None of the Things It Contemplates Is Present

The chalkboard was once considered to be distortion-free, and a photograph was once considered a transparent window into the world. By photographing chalkboards with film, the syntax of both technologies becomes apparent. The temporary schematics drawn on these boards to emphasize abstract ideas are now embedded in the slate. A functional chalkboard has no history; a used chalkboard is history. What was once empty is now full of information.

“Gamber’s work employs one mode of technology to comment on another. A product of the Industrial Revolution, the chalkboard predates the first permanent photograph by almost 25 years, 5 representing a technological advancement where written information could be recorded and broadcast to large audiences.

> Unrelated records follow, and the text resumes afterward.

`src/logic/sprm_pkg.sv`:
```
// Purpose: Constants and types for the serial pin remap and converter routing block.
// Assumes: APB slave with 32-bit data, one word per register.
// Notes:   Offsets are byte addresses.
package sprm_pkg;
  localparam logic [11:0] SPRM_CFG2_ADDR  = 12'h000;
  localparam logic [11:0] SPRM_CFG3_ADDR  = 12'h004;
  localparam logic [11:0] SPRM_SELL_ADDR  = 12'h008;
  localparam logic [11:0] SPRM_SELH_ADDR  = 12'h00C;
  localparam logic [11:0] SPRM_STAT_ADDR  = 12'h010;
  localparam int          SPRM_B0_BIT     = 0;
  localparam int          SPRM_A_BIT      = 0;
  localparam int          SPRM_TB_BIT     = 1;
  localparam int          SPRM_ADCSEL_LSB = 8;
  localparam int          SPRM_ADCSEL_W   = 10;
  localparam int          SPRM_EXT_CH     = 10;
  localparam logic [3:0]  SPRM_CH_TEMP    = 4'hC;
  localparam logic [3:0]  SPRM_CH_VREF    = 4'hD;
  localparam logic [31:0] SPRM_RESET_VAL  = 32'h0000_0000;
  localparam logic [31:0] SPRM_ERR_VAL    = 32'h0000_0000;
  typedef enum logic [1:0] {
    SPRM_IDLE   = 2'b00,
    SPRM_ACCESS = 2'b01
  } sprm_phase_e;
endpackage : sprm_pkg

```
`src/logic/sprm_route_if.sv`:
```
`timescale 1ns/1ns
// Purpose: Carries relocation selects and converter pin selects to the router.
// Assumes: Selects are registered by the owner.
// Notes:   None.
interface sprm_route_if;
  logic        b0_reloc;
  logic        a_reloc;
  logic        tb_reloc;
  logic        cfg_variant;
  logic [9:0]  adc_pins;
  logic [7:0]  port1_adc;
  logic [7:0]  port2_adc;
  modport owner  (output b0_reloc, a_reloc, tb_reloc, cfg_variant, adc_pins, input port1_adc, port2_adc);
  modport router (input b0_reloc, a_reloc, tb_reloc, cfg_variant, adc_pins, output port1_adc, port2_adc);
endinterface : sprm_route_if

```
`src/logic/sprm_adc_router.sv`:
```
`timescale 1ns/1ns
// Purpose: Chooses which port pins act as converter analog inputs.
// Assumes: Channels 0 to 7 sit on port 1, 8 and 9 on port 2 pins 0 and 1.
// Notes:   Purely combinational.
module sprm_adc_router
  import sprm_pkg::*;
(
  // Selects.
  sprm_route_if.router rt
);
  always_comb begin
    rt.port1_adc = rt.adc_pins[7:0];
    rt.port2_adc = {6'h00, rt.adc_pins[9:8]};
  end
endmodule : sprm_adc_router

```
`src/logic/sprm_top.sv`:
```
`timescale 1ns/1ns
// Purpose: Pin relocation for serial units and timer outputs, converter input routing.
// Assumes: Inputs synchronous to pclk; pin directions are decided by the units.
// Notes:   Function
// Function
// - B0 signals to P1.0-3 or P2.2-5
// - Only one candidate group active per unit
// - Serial A between P1.4-7 and P1.0-3
// - Timer outputs between P1.6-7 and P2.0-1
// - A: SPI, UART, IrDA; B: SPI, I2C
// - Converter pins from config or port selects
// - Ten external plus two internal channels
// - Channel 12 temperature, channel 13 reference
module sprm_top
  import sprm_pkg::*;
(
  // APB.
  input  wire logic        pclk,
  input  wire logic        presetn,
  input  wire logic        psel,
  input  wire logic        penable,
  input  wire logic        pwrite,
  input  wire logic [11:0] paddr,
  input  wire logic [31:0] pwdata,
  output logic             pready,
  output logic             pslverr,
  output logic      [31:0] prdata,
  // Variant strap: high when the second config register owns converter pin choice.
  input  wire logic        cfg_variant,
  // Serial B0 signals (select, clock, data out, data in; I2C uses the data pair).
  input  wire logic [3:0]  b0_out,
  input  wire logic [3:0]  b0_oe,
  output logic      [3:0]  b0_in,
  // Serial A signals (data out, data in, clock, select).
  input  wire logic [3:0]  a_out,
  input  wire logic [3:0]  a_oe,
  output logic      [3:0]  a_in,
  input  wire logic        a_mode_irda,
  // Timer outputs.
  input  wire logic [1:0]  tb_out,
  // Port pins.
  input  wire logic [7:0]  p1_in,
  input  wire logic [7:0]  p2_in,
  output logic      [7:0]  p1_out,
  output logic      [7:0]  p1_oe,
  output logic      [7:0]  p2_out,
  output logic      [7:0]  p2_oe,
  // Converter routing.
  input  wire logic [3:0]  adc_channel,
  output logic      [7:0]  p1_analog,
  output logic      [7:0]  p2_analog,
  output logic             adc_ch_valid,
  output logic             adc_ch_temp,
  output logic             adc_ch_vref
);
  typedef struct packed {
    logic [31:0] cfg2;
    logic [31:0] cfg3;
    logic [7:0]  sel_low;
    logic [7:0]  sel_high;
    logic [31:0] rdata;
  } sprm_state_s;

  sprm_state_s state_reg;
  sprm_state_s state_next;
  sprm_route_if rt ();

  function automatic logic [3:0] sprm_pick(input logic sel, input logic [3:0] x, input logic [3:0] y);
    sprm_pick = sel ? y : x;
  endfunction : sprm_pick

  // Serial A runs its bit 0 (data out) to the highest pin of either group, so its lines are mirrored.
  function automatic logic [3:0] sprm_rev(input logic [3:0] x);
    sprm_rev = {x[0], x[1], x[2], x[3]};
  endfunction : sprm_rev

  logic setup_wr;
  logic setup_rd;
  logic hit;
  assign hit      = (paddr == SPRM_CFG2_ADDR) || (paddr == SPRM_CFG3_ADDR) || (paddr == SPRM_SELL_ADDR)
                    || (paddr == SPRM_SELH_ADDR) || (paddr == SPRM_STAT_ADDR);
  assign setup_wr = psel && !penable && pwrite;
  assign setup_rd = psel && !penable && !pwrite;
  assign pready   = 1'b1;
  assign pslverr  = psel && penable && !hit;
  assign prdata   = state_reg.rdata;

  always_comb begin
    state_next = state_reg;
    if (psel && penable && pwrite) begin
      case (paddr)
        SPRM_CFG2_ADDR: state_next.cfg2 = pwdata;
        SPRM_CFG3_ADDR: state_next.cfg3 = pwdata;
        SPRM_SELL_ADDR: state_next.sel_low = pwdata[7:0];
        SPRM_SELH_ADDR: state_next.sel_high = pwdata[7:0];
        default: state_next.cfg2 = state_reg.cfg2;
      endcase
    end
    if (setup_rd) begin
      case (paddr)
        SPRM_CFG2_ADDR: state_next.rdata = state_reg.cfg2;
        SPRM_CFG3_ADDR: state_next.rdata = state_reg.cfg3;
        SPRM_SELL_ADDR: state_next.rdata = {24'h000000, state_reg.sel_low};
        SPRM_SELH_ADDR: state_next.rdata = {24'h000000, state_reg.sel_high};
        SPRM_STAT_ADDR: state_next.rdata = {16'h0000, p2_analog, p1_analog};
        default:        state_next.rdata = SPRM_ERR_VAL;
      endcase
    end
  end

  always_ff @(posedge pclk or negedge presetn) begin
    if (!presetn) begin
      state_reg <= '0;
    end else begin
      state_reg <= state_next;
    end
  end

  // Converter pin-choice source depends on variant; the port selects are the fallback.
  assign rt.b0_reloc    = state_reg.cfg2[SPRM_B0_BIT];
  assign rt.a_reloc     = state_reg.cfg3[SPRM_A_BIT];
  assign rt.tb_reloc    = state_reg.cfg3[SPRM_TB_BIT];
  assign rt.cfg_variant = cfg_variant;
  assign rt.adc_pins    = cfg_variant ? state_reg.cfg2[SPRM_ADCSEL_LSB +: SPRM_ADCSEL_W]
                                      : {state_reg.sel_high[1:0], state_reg.sel_low & state_reg.sel_high};

  sprm_adc_router u_router (
    .rt (rt.router)
  );

  assign p1_analog = rt.port1_adc;
  assign p2_analog = rt.port2_adc;

  // Serial A and B0 share P1.0-3 when A relocates and B0 does not; A takes priority there.
  always_comb begin
    p1_out = 8'h00;
    p1_oe  = 8'h00;
    p2_out = 8'h00;
    p2_oe  = 8'h00;
    if (!rt.b0_reloc) begin
      p1_out[3:0] = b0_out;
      p1_oe[3:0]  = b0_oe;
    end else begin
      p2_out[5:2] = b0_out;
      p2_oe[5:2]  = b0_oe;
    end
    if (!rt.a_reloc) begin
      p1_out[7:4] = sprm_rev(a_out);
      p1_oe[7:4]  = sprm_rev(a_oe);
    end else begin
      p1_out[3:0] = sprm_rev(a_out);
      p1_oe[3:0]  = sprm_rev(a_oe);
    end
    if (!rt.tb_reloc) begin
      p1_out[7:6] = tb_out;
      p1_oe[7:6]  = 2'b11;
    end else begin
      p2_out[1:0] = tb_out;
      p2_oe[1:0]  = 2'b11;
    end
  end

  // Inputs come only from the active group; IrDA uses the same data pins.
  assign b0_in = sprm_pick(rt.b0_reloc, p1_in[3:0], p2_in[5:2]);
  assign a_in  = sprm_rev(sprm_pick(rt.a_reloc, p1_in[7:4], p1_in[3:0])) & {3'b111, !a_mode_irda};

  assign adc_ch_temp  = (adc_channel == SPRM_CH_TEMP);
  assign adc_ch_vref  = (adc_channel == SPRM_CH_VREF);
  assign adc_ch_valid = (adc_channel < 4'(SPRM_EXT_CH)) || adc_ch_temp || adc_ch_vref;
endmodule : sprm_top

```
`config.mk`:
```
export PLATFORM = sky130hd
export DESIGN_NAME = sprm_top
export DESIGN_NICKNAME = d
export VERILOG_FILES = /design/src/logic/sprm_pkg.sv /design/src/logic/sprm_route_if.sv /design/src/logic/sprm_adc_router.sv /design/src/logic/sprm_top.sv
export SDC_FILE = /design/constraint.sdc
export NUM_CORES = 1
export LEC_CHECK = 0
export ABC_AREA = 1
export BUFFER_PORTS_ARGS = -buffer_cell sky130_fd_sc_hd__buf_2
export CAP_MARGIN = 30
export CORE_UTILIZATION = 29
export CTS_CLUSTER_DIAMETER = 30
export CTS_CLUSTER_SIZE = 14
export DETAILED_ROUTE_END_ITERATION = 12
export MAX_ROUTING_LAYER = met4
export PLACE_DENSITY = 0.49
export SLEW_MARGIN = 20
export SYNTH_ARGS = -nofsm -noshare
export SYNTH_HDL_FRONTEND = slang
export SYNTH_HIERARCHICAL = 1
export SYNTH_SLANG_ARGS = --single-unit
```
`constraint.sdc`:
```
create_clock -name pclk -period 3.63 [get_ports pclk]
set_input_delay 1.089 -clock pclk [delete_from_list [all_inputs] [get_ports pclk]]
set_output_delay 1.089 -clock pclk [all_outputs]
set_load 0.01 [all_outputs]
```
==> results.cfg <==
[synth]
ys_seq_area_share_pct = 46.81
ys_warn_count = 6
ys_seq_elements = 112
synth_top_family_by_area = simple AND/OR/NAND/NOR gates
syn-cell-area_um2 = 5987
synth_fa_ha_area_share_pct = 0
synth_area_per_cell_um2 = 7.465
ys_types = 25
synth-compound-area-share_pct = 11.31
synth_cells = 802
synth-simple-area-share_pct = 25.22
synth_mux_area_share_pct = 0
synth_xor_area_share_pct = 0

[grt]
overflow = 0
grt_pass1_wl_mm = 28.68
grt_pass1_vias = 5117
grtUsageTotal_pct = 18.00
grt_max_degree = 59
antenna_found_initial = 0

[clock_tree]
clk_pin_slew_worst_paths_ns = 0.07
cts_hold_buffers = 0
clock_sinks = 112
root_buffer = clkbuf_16
post-cts-setup-buffer-count = 0
cts_resized = 0
cts_tree = built
clockBufferDepth = 2
cts-htree-levels = 3
cts_buffers = 9
clkLatencyLatePin_ns = 0.36

[timing]
rsz0062_at_grt = no
final.setup.tns_ns = 0
fin_crit_ns = 3.235
slew_headroom_pct = 39.33
tightest_slew_ns = 0.9090
setup_viol = 0
finalCritPeriodShare_pct = 89.11
report.final.slew_viol_count = 0
fmax_ghz = 0.3091
final_hold_viol_count = 0
fin_skew_ns = 0.005641

[worst_setup_path]
regToRegSetupSlack_ns = 2.19
crit_buf_inv = 2
reg2reg_from = rt.b0_reloc
start_kind = input port
end_kind = output port
cp_cell_sequence = buf_2 -> nor2_1 -> nand3_1 -> nor2_1 -> a221oi_1 -> buf_2
crit_slowest_cell = nor2_1
crit_family = simple AND/OR/NAND/NOR gates
r2r_end = rt.b0_reloc
worstPathArrival_ns = 2.15
critPathMaxStageDelay_ns = 0.26
crit_type = in -> out
worstPathRequired_ns = 2.54
worst-r2r-cell-count = 2
critPathMaxFanout = 3

[detailed_routing]
routedWlPerCell_um = 15.05
wirelength_mm = 17.83
final_antenna_net_count = 0
vias = 5322
drc_errors = 0
drt_first_pass_iters = 5
drt-initial-drc-count = 325
routed_via_density = 4.491

[place]
post-dp-hpwl_mm = 12.22
place_area_um2 = 6793
place.gp.congestion = 0.8093
io_buffers = 166

[min_path]
holdPathEnd = prdata[22]
hold_depth = 2
hold_path_class = reg -> reg
holdCritStartpoint = prdata[22]

[job]
drv_cap = 0

[die]
ios = 182
die_h_um = 145.7
dieWidth_um = 145.7
std_cell_rows = 52
core_area_um2 = 20230
start_util_pct = 29.59
dieArea_um2 = 21220

[final_layout]
insertedDiodeCount = 0
layout-drive-gt1-share_pct = 23.50
design_area_um2 = 7101
finalNetCount = 999
layout-area-overhead-vs-synth_pct = 18.60
largest_reg_flops = 77

[outcome]
outcome = completed

[pwr]
p_per_area_nw_per_um2 = 360.1
ir_drop_mv = 0.2773
leakage_nw = 3.900
==> cell type report <==
class,instances,area [um^2]
clock inverter,4,51.30
multi-input combinational,495,2241
clock buffer,12,256.5
fill,2200,13130
timing repair buffer,184,1006
inverter,108,405.4
sequential,112,2803
tap,270,337.8
==> cell usage in the layout, fill, tap and decap left out, drive strengths merged <==
| cell type | netlist | layout |
|---|---|---|
| nand2 | 187 | 187 |
| buf | 68 | 184 |
| o21ai | 130 | 130 |
| dfrtp | 112 | 112 |
| inv | 105 | 106 |
| nand3 | 100 | 100 |
| nor2 | 43 | 43 |
| clkbuf | 27 | 12 |
| conb | 3 | 11 |
| or2 | 8 | 8 |
| nand4 | 8 | 8 |
| clkinv | 3 | 4 |
| nor3 | 3 | 3 |
| o22ai | 2 | 2 |
| a221oi | 1 | 1 |
| a21oi | 1 | 1 |
| nor3b | 1 | 1 |
| bufinv | 0 | 1 |
| clkinvlp | 0 | 1 |
==> where the power goes <==
group	switching [mW]	internal, mW	leakage, nW
logic	0.153	0.0915	2.37
clock network	0.469	0.576	0.149
registers	0.00598	1.26	1.38
==> stage by stage <==
step | worst slack, ns | hold WS (ns) | util (%) | total power [mW] | instances
floorplan | 0.5529 | 0.4501 | - | 1.430 | 810
global placement | 0.4298 | 0.4606 | 33.57 | 1.540 | 1169
detailed placement | 0.3975 | 0.4602 | 33.57 | 1.541 | 1169
CTS | 0.3841 | 0.4813 | 35.09 | 2.606 | 1185
global route | 0.3449 | 0.4955 | 35.09 | 2.682 | 1185
finish | 0.3951 | 0.4731 | 35.09 | 2.557 | 1185
==> tightest hold or removal path, stage by stage (launching register included) <==
cell	delay [ns]
dfrtp_1	0.34
nand2_1	0.05
nand2_1	0.06
==> cells by family (layout without fill, tap and decap cells) <==
| group | after synthesis | after routing |
|---|---|---|
| compound gates | 134 | 134 |
| buf+inv | 203 | 308 |
| simple gates | 350 | 350 |
| other cells | 3 | 11 |
| flops | 112 | 112 |
==> how the worst max path moves through the flow <==
stage / from / cells past startpoint / endpoint
final: paddr[1] / 6 / pslverr
after global routing: paddr[1] / 6 / pslverr
after CTS: paddr[1] / 6 / pslverr
after detailed placement: paddr[1] / 6 / pslverr
after global placement: paddr[1] / 6 / pslverr
after floorplan: paddr[11] / 5 / pslverr
==> synthesized netlist by cell type <==
cell      instances  area [um^2]
nor3_1            2        10.01
nand2_1         186        698.2
nor2_4            1        11.26
nand4_1           8        50.05
buf_2             5        25.02
a221oi_1          1        8.760
nor3b_1           1        7.510
nor2_1           41        153.9
nor3_4            1        16.27
o22ai_1           2        12.51
clkinv_1          3        11.26
clkbuf_1         27        101.4
buf_1             5        18.77
or2_2             8        50.05
nor2_2            1        6.260
buf_4            58        435.4
a21oi_1           1        5.000
o21ai_1          30        150.1
inv_2             1        3.750
inv_1           104        390.4
nand3_1         100        500.5
conb_1            3        11.26
o21ai_0         100        500.5
dfrtp_1         112         2803
nand2_2           1        6.260
==> layer usage <==
| metal | part of all wire, % | track usage, % | vias up |
|---|---|---|---|
| li1 | - | - | 2686 |
| met1 | 47 | 23.82 | 2498 |
| met2 | 47 | 28.01 | 122 |
| met3 | 4.8 | 3.605 | 16 |
| met4 | 1.1 | 4.789 | 0 |
| met5 | 0 | - | - |
(Power assumes the default switching activity.)
## src/rtl/qec_consts.vh

```
// Constants for the quadrature encoder counter: register offsets, fields, timing.
// Assumes it is included by the counter module and nothing else.
`ifndef QEC_CONSTS_VH
`define QEC_CONSTS_VH

// ----------------------------------------------------------------------------
// Register offsets
// ----------------------------------------------------------------------------
`define QEC_ADDR_CTRL      4'h0
`define QEC_ADDR_COUNT     4'h1
`define QEC_ADDR_RAW       4'h2
`define QEC_ADDR_STATUS    4'h3

// ----------------------------------------------------------------------------
// Control register fields
// ----------------------------------------------------------------------------
`define QEC_CTRL_RESET     0
`define QEC_CTRL_ARM       1
`define QEC_CTRL_IDX_RISE  2
`define QEC_CTRL_GATE_EN   3
`define QEC_CTRL_GATE_INV  4
`define QEC_CTRL_STEPDIR   5
`define QEC_CTRL_FILTER    6
`define QEC_CTRL_RESET_VAL 8'h40

// ----------------------------------------------------------------------------
// Filter lengths in sample clocks
// ----------------------------------------------------------------------------
`define QEC_FILT_LONG      4'hF
`define QEC_FILT_SHORT     4'h3

`endif

```

## src/rtl/qec_counter.v

```verilog
// Quadrature / step-direction encoder counter for one channel with index capture.
// Assumes ref_clk_i is the encoder sample clock and encoder pins are asynchronous.
// How it works
// - Channel takes A, B, index, plus an index-gating input when built with one.
// - While counter reset is set, adjusted count is held at zero.
// - Counter reset is never cleared by hardware; software clears it.
// - Armed index zeroes adjusted count on qualified index and clears the arm bit.
// - Running total counts since start-up, untouched by reset or index.
// - Edge bit one selects rising index edge, zero selects falling edge.
// - Gating enabled accepts index only at qualifying gate level; else ignored.
// - Gating polarity set needs gate low; clear needs gate high.
// - Mode bit zero selects quadrature; one makes A step and B direction.
// - Inputs register after 15 stable clocks filtered, 3 unfiltered.
// - Sampling and filtering run on the encoder sample clock.
//
// Design decisions made here: the strobed register port and the placing of the registers.
`timescale 1ns/1ns
`default_nettype none
`include "qec_consts.vh"

module qec_counter #(
   parameter        HAS_GATE = 1,
   parameter        CW       = 32,
   parameter real   CLK_MHZ  = 100.0
) (
   // Clock and reset
   input  wire          ref_clk_i,
   input  wire          rst_i,
   // Encoder pins
   input  wire          enc_a_i,
   input  wire          enc_b_i,
   input  wire          enc_idx_i,
   input  wire          enc_gate_i,
   // Register port
   input  wire [3:0]    reg_addr_i,
   input  wire [31:0]   reg_wdata_i,
   input  wire          reg_wr_i,
   input  wire          reg_rd_i,
   output reg  [31:0]   reg_rdata_o,
   // Status
   output reg  [CW-1:0] count_o,
   output reg  [CW-1:0] raw_count_o,
   output wire          index_seen_o
);

   // -------------------------------------------------------------------------
   // Synchronisers
   // -------------------------------------------------------------------------
   // Two stages on every pin before the filter; the first stage feeds only
   // the second.
   reg  [3:0] sync1;
   reg  [3:0] sync2;
   wire [3:0] pins;

   assign pins = {(HAS_GATE != 0) ? enc_gate_i : 1'b1, enc_idx_i, enc_b_i, enc_a_i};

   always @(posedge ref_clk_i) begin
      if (rst_i) begin
         sync1 <= 4'h0;
         sync2 <= 4'h0;
      end else begin
         sync1 <= pins;
         sync2 <= sync1;
      end
   end

   // -------------------------------------------------------------------------
   // Control register
   // -------------------------------------------------------------------------
   reg  [7:0] ctrl;
   reg        idx_seen;
   wire       idx_event;

   wire       cnt_reset = ctrl[`QEC_CTRL_RESET];
   wire       armed     = ctrl[`QEC_CTRL_ARM];
   wire       idx_rise  = ctrl[`QEC_CTRL_IDX_RISE];
   wire       gate_en   = ctrl[`QEC_CTRL_GATE_EN];
   wire       gate_inv  = ctrl[`QEC_CTRL_GATE_INV];
   wire       step_mode = ctrl[`QEC_CTRL_STEPDIR];
   wire       filt_on   = ctrl[`QEC_CTRL_FILTER];

   // -------------------------------------------------------------------------
   // Digital filters
   // -------------------------------------------------------------------------
   // One counter per line; a change is accepted only once it has held for the
   // whole window, so a shorter glitch restarts the count and is dropped.
   wire [3:0] filt_len = filt_on ? `QEC_FILT_LONG : `QEC_FILT_SHORT;
   reg  [3:0] filt_cnt [0:3];
   reg  [3:0] clean;
   integer    i;

   always @(posedge ref_clk_i) begin
      if (rst_i) begin
         for (i = 0; i < 4; i = i + 1) begin
            filt_cnt[i] <= 4'h0;
         end
         clean <= 4'h0;
      end else begin
         for (i = 0; i < 4; i = i + 1) begin
            if (sync2[i] == clean[i]) begin
               filt_cnt[i] <= 4'h0;
            end else if (filt_cnt[i] >= filt_len - 4'h1) begin
               filt_cnt[i] <= 4'h0;
               clean[i]    <= sync2[i];
            end else begin
               filt_cnt[i] <= filt_cnt[i] + 4'h1;
            end
         end
      end
   end

   // -------------------------------------------------------------------------
   // Decoding
   // -------------------------------------------------------------------------
   reg  [3:0] prev;
   reg        step_up;
   reg        step_dn;

   // Edge finder shared by the step input and the index input.
   function edge_of;
      input now_lvl;
      input was_lvl;
      input want_rise;
      begin
         edge_of = want_rise ? (now_lvl && !was_lvl) : (!now_lvl && was_lvl);
      end
   endfunction

   always @(posedge ref_clk_i) begin
      if (rst_i) begin
         prev <= 4'h0;
      end else begin
         prev <= clean;
      end
   end

   always @* begin
      step_up = 1'b0;
      step_dn = 1'b0;
      if (step_mode) begin
         if (edge_of(clean[0], prev[0], 1'b1)) begin
            step_up = clean[1];
            step_dn = !clean[1];
         end
      end else begin
         // Gray step forward: 00-01-11-10. A double change is ignored.
         case ({prev[1:0], clean[1:0]})
            4'b0001, 4'b0111, 4'b1110, 4'b1000: step_up = 1'b1;
            4'b0010, 4'b1011, 4'b1101, 4'b0100: step_dn = 1'b1;
            default: begin
               step_up = 1'b0;
               step_dn = 1'b0;
            end
         endcase
      end
   end

   // -------------------------------------------------------------------------
   // Index qualification
   // -------------------------------------------------------------------------
   wire idx_edge = edge_of(clean[2], prev[2], idx_rise);
   wire gate_ok  = !gate_en || (gate_inv ? !clean[3] : clean[3]);

   assign idx_event    = armed && idx_edge && gate_ok;
   assign index_seen_o = idx_seen;

   // -------------------------------------------------------------------------
   // Counters
   // -------------------------------------------------------------------------
   wire [CW-1:0] delta = step_up ? {{(CW-1){1'b0}}, 1'b1} :
                         step_dn ? {CW{1'b1}} : {CW{1'b0}};

   always @(posedge ref_clk_i) begin
      if (rst_i) begin
         count_o     <= {CW{1'b0}};
         raw_count_o <= {CW{1'b0}};
      end else begin
         raw_count_o <= raw_count_o + delta;
         if (cnt_reset || idx_event) begin
            count_o <= {CW{1'b0}};
         end else begin
            count_o <= count_o + delta;
         end
      end
   end

   // -------------------------------------------------------------------------
   // Register port
   // -------------------------------------------------------------------------
   // The arm bit is cleared by the index event; an index in the same cycle as
   // a software write of arm wins, so the capture is never lost.
   always @(posedge ref_clk_i) begin
      if (rst_i) begin
         ctrl     <= `QEC_CTRL_RESET_VAL;
         idx_seen <= 1'b0;
      end else begin
         if (reg_wr_i && reg_addr_i == `QEC_ADDR_CTRL) begin
            ctrl <= reg_wdata_i[7:0];
         end
         if (reg_wr_i && reg_addr_i == `QEC_ADDR_STATUS && reg_wdata_i[0]) begin
            idx_seen <= 1'b0;
         end
         if (idx_event) begin
            ctrl[`QEC_CTRL_ARM] <= 1'b0;
            idx_seen            <= 1'b1;
         end
      end
   end

   always @(posedge ref_clk_i) begin
      if (rst_i) begin
         reg_rdata_o <= 32'h0;
      end else if (reg_rd_i) begin
         case (reg_addr_i)
            `QEC_ADDR_CTRL:   reg_rdata_o <= {24'h0, ctrl};
            `QEC_ADDR_COUNT:  reg_rdata_o <= count_o;
            `QEC_ADDR_RAW:    reg_rdata_o <= raw_count_o;
            `QEC_ADDR_STATUS: reg_rdata_o <= {28'h0, clean};
            default:          reg_rdata_o <= 32'h0;
         endcase
      end else begin
         reg_rdata_o <= 32'h0;
      end
   end

endmodule // qec_counter

`default_nettype wire
```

Today, the film works similarly; that is to say, the information it contains (or is recorded) is used to produce a photograph, which is then used to communicate ideas to an audience visually. Film and the chalkboard are comparable because their usefulness is rooted in their ability to record and disseminate information. The chalkboard’s temporal limitations for holding information do not detract from its efficacy. Its primary function is to be marked, erased, and overwritten. Over time, this function transforms the chalkboard into a monochromatic, abstract, expressionistic painting. In looking at these pieces, one may recall Concord, an abstract painting by Barnett Newman. Comparable to Newman’s painting, Gamber’s photographs depict chalkboards embedded with white chalk residue, random lines, shapes, and shades of grey. For a moment, these photographs pretend to be paintings, acting as if, like Newman’s Concord, they never existed in the real world.”